Task objective → Look for the word "routing" in the records, and copy each line where it appears.

Data records →
━━━━━━━━━━━━━━━━━━━━

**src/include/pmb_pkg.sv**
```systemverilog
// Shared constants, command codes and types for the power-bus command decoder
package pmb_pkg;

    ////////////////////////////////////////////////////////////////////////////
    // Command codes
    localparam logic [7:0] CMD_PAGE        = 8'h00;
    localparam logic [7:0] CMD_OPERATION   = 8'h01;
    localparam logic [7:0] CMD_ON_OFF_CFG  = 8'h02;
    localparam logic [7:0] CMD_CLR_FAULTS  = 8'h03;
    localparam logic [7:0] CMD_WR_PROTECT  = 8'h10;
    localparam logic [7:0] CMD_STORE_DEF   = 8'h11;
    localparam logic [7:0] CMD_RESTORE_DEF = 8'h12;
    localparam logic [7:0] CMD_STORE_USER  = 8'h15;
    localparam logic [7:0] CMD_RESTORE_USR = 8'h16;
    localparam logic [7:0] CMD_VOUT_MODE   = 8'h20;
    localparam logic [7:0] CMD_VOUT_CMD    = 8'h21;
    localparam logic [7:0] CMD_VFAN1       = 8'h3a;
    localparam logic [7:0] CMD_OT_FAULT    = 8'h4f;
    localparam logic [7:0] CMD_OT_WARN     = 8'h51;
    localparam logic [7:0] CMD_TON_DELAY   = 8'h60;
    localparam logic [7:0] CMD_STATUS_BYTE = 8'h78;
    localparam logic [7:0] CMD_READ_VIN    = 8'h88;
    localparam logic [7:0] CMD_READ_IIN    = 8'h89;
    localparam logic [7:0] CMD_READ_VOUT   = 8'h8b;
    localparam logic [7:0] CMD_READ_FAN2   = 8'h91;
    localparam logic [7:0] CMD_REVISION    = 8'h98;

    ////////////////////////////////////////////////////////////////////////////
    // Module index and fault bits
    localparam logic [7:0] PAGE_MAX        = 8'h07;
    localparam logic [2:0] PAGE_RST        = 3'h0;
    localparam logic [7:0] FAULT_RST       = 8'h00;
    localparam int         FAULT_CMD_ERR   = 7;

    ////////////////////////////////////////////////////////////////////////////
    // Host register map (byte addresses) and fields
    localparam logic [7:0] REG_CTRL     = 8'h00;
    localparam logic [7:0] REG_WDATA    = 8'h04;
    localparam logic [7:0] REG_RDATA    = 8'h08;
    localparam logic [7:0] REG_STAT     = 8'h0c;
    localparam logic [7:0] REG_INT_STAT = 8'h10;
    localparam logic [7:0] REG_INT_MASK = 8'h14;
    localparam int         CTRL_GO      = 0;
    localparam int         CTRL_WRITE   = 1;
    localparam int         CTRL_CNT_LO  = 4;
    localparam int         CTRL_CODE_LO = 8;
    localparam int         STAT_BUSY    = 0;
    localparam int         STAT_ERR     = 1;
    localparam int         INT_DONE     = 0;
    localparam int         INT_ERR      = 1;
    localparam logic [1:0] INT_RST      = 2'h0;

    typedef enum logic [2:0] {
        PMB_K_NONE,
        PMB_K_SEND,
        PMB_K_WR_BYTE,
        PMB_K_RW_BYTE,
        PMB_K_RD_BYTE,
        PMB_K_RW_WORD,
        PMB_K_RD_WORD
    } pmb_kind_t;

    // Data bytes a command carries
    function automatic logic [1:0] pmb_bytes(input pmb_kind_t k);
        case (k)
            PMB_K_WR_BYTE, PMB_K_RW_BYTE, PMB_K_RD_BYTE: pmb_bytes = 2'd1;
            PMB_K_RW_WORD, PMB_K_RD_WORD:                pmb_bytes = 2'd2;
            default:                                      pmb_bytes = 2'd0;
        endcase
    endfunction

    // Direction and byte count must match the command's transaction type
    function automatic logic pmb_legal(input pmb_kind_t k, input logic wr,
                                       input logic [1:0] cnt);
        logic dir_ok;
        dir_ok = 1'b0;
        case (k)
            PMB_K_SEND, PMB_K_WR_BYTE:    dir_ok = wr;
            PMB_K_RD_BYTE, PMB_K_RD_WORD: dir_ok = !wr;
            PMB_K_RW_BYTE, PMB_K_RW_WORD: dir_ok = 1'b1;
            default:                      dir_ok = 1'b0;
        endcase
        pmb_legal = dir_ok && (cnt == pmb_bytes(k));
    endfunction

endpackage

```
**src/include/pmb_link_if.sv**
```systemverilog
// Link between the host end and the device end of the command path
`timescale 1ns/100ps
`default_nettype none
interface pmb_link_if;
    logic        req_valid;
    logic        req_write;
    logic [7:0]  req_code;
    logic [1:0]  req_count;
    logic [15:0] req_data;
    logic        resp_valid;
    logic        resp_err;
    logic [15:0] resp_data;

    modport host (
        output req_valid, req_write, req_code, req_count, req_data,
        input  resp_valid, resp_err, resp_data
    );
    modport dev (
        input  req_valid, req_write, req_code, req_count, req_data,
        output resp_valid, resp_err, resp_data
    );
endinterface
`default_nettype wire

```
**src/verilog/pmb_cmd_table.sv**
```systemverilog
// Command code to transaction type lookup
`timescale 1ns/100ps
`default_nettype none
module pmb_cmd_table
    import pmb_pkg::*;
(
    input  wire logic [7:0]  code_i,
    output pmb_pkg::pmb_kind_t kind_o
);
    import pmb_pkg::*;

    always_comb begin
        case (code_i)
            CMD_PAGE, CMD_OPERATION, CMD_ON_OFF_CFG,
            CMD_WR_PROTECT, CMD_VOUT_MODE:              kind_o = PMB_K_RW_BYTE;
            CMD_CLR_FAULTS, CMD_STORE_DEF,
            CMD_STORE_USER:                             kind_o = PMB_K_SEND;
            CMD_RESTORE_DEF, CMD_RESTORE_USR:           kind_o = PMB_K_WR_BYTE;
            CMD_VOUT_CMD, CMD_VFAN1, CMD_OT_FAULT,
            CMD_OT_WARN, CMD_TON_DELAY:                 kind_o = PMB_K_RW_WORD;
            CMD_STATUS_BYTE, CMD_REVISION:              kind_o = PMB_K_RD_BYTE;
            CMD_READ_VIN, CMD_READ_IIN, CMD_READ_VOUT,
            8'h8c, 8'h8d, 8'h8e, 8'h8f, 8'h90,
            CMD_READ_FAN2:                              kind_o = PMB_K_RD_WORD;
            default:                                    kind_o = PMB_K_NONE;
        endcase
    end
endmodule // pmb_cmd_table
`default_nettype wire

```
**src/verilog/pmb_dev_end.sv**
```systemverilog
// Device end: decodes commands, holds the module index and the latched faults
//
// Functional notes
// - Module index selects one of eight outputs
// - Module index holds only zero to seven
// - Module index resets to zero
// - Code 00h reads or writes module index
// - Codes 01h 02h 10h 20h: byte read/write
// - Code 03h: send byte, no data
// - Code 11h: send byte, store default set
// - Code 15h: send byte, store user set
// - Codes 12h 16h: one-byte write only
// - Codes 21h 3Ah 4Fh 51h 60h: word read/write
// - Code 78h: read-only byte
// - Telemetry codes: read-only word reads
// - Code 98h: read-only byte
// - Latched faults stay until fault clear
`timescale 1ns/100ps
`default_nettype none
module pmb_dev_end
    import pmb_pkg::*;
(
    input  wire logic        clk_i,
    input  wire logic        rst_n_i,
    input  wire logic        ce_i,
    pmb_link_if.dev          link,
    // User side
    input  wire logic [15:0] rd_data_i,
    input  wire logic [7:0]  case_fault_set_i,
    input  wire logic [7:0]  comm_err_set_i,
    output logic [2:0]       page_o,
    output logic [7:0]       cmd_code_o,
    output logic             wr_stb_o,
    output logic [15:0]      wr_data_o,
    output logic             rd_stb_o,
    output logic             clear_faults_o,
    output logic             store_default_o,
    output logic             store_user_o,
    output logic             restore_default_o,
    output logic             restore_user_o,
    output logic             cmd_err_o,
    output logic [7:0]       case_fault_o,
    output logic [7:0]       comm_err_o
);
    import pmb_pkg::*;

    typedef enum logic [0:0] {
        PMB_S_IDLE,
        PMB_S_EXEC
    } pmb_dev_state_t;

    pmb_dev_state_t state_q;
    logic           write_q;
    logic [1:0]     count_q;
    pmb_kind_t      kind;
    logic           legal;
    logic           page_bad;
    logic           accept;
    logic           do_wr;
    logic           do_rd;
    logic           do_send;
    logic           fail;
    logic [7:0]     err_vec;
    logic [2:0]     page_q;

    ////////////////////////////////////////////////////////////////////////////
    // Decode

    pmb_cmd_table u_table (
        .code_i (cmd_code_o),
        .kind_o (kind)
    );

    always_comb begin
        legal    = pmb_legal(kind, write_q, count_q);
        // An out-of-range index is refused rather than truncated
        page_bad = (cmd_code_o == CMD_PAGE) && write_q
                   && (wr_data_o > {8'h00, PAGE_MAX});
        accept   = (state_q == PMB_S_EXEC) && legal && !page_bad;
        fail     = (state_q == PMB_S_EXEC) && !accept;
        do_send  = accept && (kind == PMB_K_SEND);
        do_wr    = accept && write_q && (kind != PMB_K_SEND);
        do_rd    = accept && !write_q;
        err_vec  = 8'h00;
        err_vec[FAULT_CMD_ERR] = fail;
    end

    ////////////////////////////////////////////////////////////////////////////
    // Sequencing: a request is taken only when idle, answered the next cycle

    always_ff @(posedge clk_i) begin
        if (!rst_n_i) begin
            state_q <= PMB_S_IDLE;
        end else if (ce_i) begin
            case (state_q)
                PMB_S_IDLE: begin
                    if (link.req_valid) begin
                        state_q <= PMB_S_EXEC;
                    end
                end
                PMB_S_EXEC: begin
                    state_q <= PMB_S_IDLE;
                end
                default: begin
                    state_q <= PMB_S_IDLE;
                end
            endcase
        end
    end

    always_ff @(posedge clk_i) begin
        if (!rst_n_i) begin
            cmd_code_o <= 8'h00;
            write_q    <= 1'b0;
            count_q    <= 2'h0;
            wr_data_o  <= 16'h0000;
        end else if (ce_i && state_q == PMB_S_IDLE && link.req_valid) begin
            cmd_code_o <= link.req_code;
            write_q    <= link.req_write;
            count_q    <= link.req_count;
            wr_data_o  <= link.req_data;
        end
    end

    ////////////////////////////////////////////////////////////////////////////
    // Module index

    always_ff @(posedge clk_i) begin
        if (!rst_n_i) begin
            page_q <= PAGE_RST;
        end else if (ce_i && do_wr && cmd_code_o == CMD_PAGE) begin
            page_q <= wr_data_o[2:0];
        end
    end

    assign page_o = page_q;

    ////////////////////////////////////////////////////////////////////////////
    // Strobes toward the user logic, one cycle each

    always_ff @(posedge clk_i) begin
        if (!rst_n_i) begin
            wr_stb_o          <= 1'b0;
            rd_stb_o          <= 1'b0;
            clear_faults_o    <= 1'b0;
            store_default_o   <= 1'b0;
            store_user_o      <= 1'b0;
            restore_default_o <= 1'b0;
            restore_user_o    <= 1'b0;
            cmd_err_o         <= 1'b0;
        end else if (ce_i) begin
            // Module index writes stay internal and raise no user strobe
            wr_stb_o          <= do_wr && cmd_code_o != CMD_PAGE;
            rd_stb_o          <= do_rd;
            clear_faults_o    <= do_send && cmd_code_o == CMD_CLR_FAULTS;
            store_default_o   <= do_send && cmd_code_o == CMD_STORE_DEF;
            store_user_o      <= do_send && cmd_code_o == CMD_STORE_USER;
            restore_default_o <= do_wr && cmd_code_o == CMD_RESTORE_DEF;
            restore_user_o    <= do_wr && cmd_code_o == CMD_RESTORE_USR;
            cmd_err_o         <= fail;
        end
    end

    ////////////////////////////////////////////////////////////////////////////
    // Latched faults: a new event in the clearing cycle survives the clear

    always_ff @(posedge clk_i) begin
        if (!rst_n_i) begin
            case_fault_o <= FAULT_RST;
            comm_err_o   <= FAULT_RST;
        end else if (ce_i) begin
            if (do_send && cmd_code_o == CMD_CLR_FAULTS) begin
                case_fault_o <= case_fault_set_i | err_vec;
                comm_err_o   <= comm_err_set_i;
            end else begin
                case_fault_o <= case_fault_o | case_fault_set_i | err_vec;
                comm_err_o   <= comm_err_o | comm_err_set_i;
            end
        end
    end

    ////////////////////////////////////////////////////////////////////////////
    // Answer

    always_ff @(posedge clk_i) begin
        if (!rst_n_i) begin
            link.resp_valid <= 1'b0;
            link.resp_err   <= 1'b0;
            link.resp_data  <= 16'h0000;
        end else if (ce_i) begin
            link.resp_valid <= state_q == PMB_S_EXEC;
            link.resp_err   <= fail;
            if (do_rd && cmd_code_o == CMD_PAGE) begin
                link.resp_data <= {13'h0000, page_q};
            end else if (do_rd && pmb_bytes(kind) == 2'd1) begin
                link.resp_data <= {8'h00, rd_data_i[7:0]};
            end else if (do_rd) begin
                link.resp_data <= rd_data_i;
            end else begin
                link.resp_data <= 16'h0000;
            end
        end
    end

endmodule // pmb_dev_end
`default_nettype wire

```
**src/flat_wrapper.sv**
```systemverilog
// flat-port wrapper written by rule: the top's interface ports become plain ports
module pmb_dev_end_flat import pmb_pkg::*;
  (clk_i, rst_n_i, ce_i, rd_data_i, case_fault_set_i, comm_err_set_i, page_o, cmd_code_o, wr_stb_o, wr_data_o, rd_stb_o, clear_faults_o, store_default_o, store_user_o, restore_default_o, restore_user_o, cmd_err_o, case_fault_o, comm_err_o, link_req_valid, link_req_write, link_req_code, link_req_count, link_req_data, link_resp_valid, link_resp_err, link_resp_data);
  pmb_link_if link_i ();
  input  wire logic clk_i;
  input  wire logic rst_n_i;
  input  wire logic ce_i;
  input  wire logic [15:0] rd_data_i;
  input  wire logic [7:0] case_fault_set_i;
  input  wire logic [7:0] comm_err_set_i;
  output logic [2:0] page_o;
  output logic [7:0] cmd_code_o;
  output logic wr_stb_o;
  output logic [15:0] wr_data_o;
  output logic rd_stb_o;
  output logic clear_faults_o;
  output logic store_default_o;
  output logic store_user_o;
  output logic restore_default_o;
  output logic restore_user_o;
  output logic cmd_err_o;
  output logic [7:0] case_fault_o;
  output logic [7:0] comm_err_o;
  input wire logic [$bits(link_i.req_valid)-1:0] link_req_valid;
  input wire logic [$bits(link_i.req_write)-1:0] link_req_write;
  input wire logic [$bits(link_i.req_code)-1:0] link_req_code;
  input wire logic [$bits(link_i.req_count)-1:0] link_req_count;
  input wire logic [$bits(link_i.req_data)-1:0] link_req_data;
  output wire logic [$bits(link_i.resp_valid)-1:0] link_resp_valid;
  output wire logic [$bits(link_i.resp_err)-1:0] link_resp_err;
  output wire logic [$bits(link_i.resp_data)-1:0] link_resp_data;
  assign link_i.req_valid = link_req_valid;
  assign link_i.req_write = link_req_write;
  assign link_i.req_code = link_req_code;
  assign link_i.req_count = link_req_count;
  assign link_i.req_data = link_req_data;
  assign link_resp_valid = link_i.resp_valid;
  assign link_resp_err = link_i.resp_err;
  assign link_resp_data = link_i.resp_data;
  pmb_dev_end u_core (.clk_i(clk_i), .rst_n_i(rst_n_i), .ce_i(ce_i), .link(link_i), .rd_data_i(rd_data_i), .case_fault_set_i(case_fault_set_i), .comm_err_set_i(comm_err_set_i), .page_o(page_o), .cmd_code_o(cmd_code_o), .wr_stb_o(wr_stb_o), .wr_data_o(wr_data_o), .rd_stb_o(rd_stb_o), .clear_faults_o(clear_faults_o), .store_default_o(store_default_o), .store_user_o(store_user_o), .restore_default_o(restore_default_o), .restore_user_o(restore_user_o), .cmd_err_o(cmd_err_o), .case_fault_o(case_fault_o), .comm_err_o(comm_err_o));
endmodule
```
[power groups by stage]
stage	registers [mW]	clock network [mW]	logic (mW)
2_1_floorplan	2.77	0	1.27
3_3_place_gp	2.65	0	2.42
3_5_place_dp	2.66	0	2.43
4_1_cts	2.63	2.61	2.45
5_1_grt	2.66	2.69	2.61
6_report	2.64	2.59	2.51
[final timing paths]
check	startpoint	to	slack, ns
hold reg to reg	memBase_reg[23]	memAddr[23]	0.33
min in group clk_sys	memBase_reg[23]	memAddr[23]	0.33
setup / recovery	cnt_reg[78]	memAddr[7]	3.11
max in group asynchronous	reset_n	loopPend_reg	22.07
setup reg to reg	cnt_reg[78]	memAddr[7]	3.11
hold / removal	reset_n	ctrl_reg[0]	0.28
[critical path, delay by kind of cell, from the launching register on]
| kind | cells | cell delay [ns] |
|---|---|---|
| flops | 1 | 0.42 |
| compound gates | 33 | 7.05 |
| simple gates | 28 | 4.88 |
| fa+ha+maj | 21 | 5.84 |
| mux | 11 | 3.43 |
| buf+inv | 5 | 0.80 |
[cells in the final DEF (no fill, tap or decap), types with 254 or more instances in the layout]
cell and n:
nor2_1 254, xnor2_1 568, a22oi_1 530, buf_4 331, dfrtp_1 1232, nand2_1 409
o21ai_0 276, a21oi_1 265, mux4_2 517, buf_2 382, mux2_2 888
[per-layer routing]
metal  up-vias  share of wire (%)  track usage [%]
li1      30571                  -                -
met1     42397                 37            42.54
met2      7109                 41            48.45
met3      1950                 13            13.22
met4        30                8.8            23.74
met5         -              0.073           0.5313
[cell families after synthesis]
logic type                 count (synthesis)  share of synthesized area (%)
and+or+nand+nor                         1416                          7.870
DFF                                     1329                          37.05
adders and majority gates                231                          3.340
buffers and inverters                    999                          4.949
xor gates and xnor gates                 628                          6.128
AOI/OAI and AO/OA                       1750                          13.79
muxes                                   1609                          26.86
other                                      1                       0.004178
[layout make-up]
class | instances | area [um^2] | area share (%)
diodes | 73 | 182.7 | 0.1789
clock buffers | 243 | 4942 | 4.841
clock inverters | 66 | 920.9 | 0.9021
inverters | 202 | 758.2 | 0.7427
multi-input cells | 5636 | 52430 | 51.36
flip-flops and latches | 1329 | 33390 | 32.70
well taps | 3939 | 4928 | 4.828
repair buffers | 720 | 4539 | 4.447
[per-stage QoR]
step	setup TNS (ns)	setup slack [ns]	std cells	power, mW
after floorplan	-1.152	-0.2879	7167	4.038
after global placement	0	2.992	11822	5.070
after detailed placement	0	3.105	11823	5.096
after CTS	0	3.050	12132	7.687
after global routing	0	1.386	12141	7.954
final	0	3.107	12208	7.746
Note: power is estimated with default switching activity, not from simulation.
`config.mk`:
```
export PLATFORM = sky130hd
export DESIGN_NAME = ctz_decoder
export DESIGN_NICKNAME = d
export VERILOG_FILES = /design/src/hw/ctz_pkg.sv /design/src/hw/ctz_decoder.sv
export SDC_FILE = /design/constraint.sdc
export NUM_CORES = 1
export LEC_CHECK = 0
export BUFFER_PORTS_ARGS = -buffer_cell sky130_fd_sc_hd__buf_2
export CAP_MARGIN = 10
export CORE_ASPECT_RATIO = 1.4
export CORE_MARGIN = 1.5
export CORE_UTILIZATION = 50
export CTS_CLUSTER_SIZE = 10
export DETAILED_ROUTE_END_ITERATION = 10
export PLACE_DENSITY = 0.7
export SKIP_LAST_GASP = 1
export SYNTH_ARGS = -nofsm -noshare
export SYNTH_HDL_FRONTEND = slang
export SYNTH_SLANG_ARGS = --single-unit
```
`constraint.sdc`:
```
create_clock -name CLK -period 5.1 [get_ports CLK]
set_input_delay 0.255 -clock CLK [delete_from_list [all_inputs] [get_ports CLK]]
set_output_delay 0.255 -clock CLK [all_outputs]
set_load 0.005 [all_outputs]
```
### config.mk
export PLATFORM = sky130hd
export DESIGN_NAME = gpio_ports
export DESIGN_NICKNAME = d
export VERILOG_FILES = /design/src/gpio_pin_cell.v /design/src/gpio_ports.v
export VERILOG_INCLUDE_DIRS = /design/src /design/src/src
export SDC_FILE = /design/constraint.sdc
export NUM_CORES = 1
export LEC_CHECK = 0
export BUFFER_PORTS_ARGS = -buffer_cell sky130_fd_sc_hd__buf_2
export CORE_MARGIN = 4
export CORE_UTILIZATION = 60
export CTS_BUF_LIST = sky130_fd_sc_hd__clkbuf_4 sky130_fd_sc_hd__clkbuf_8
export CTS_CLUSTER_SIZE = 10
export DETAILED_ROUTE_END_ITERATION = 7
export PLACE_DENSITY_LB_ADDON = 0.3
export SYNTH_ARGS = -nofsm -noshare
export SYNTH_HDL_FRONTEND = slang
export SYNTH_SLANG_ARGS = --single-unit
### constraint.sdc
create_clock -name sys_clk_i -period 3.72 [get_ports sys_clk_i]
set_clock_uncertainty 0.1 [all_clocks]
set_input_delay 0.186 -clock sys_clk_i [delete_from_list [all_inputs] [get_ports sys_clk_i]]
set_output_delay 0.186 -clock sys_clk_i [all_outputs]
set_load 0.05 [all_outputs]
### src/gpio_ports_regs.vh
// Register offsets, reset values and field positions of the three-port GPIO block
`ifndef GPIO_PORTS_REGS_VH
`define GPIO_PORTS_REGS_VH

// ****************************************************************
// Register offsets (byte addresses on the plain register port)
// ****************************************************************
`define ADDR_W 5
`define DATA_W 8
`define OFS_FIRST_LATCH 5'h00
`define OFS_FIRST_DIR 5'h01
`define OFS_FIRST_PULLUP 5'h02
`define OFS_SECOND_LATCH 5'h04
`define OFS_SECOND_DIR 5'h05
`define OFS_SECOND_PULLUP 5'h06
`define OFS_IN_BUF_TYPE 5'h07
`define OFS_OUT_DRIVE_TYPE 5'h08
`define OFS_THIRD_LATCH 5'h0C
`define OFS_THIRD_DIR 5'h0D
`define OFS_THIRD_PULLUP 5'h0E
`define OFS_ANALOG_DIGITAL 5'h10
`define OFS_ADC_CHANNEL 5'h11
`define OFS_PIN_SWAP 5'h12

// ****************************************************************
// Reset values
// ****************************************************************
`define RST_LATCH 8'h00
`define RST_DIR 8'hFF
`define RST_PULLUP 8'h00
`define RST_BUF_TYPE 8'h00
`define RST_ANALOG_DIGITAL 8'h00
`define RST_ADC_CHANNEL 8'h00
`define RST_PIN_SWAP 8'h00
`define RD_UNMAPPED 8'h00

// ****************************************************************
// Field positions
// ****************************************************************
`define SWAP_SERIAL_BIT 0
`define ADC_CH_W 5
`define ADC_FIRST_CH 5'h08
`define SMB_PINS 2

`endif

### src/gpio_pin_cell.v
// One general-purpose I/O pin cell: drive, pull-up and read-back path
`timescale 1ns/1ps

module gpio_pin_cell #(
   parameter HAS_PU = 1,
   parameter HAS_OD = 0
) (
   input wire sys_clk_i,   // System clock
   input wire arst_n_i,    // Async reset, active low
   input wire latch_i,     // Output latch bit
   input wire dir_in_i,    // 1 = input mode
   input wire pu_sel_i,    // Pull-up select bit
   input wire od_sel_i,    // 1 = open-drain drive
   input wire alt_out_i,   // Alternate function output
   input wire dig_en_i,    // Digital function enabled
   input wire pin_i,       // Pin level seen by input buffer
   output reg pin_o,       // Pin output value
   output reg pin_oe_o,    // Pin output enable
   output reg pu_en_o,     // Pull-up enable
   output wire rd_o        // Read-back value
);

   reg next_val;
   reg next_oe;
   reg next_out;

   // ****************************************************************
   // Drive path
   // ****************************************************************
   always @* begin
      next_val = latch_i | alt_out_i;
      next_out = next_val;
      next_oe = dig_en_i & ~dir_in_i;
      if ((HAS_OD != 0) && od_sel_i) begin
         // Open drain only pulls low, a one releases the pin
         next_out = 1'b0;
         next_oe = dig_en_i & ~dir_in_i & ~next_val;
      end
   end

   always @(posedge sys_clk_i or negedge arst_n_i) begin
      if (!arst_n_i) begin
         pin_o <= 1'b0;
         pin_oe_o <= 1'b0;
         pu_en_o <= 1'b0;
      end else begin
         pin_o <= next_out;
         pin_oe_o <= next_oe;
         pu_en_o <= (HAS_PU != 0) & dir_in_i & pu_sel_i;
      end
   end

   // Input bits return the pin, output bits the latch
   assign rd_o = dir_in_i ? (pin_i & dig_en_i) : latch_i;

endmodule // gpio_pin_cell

━━━━━━━━━━━━━━━━━━━━

Solution for this task →
[per-layer routing]
after global routing	0	1.386	12141	7.954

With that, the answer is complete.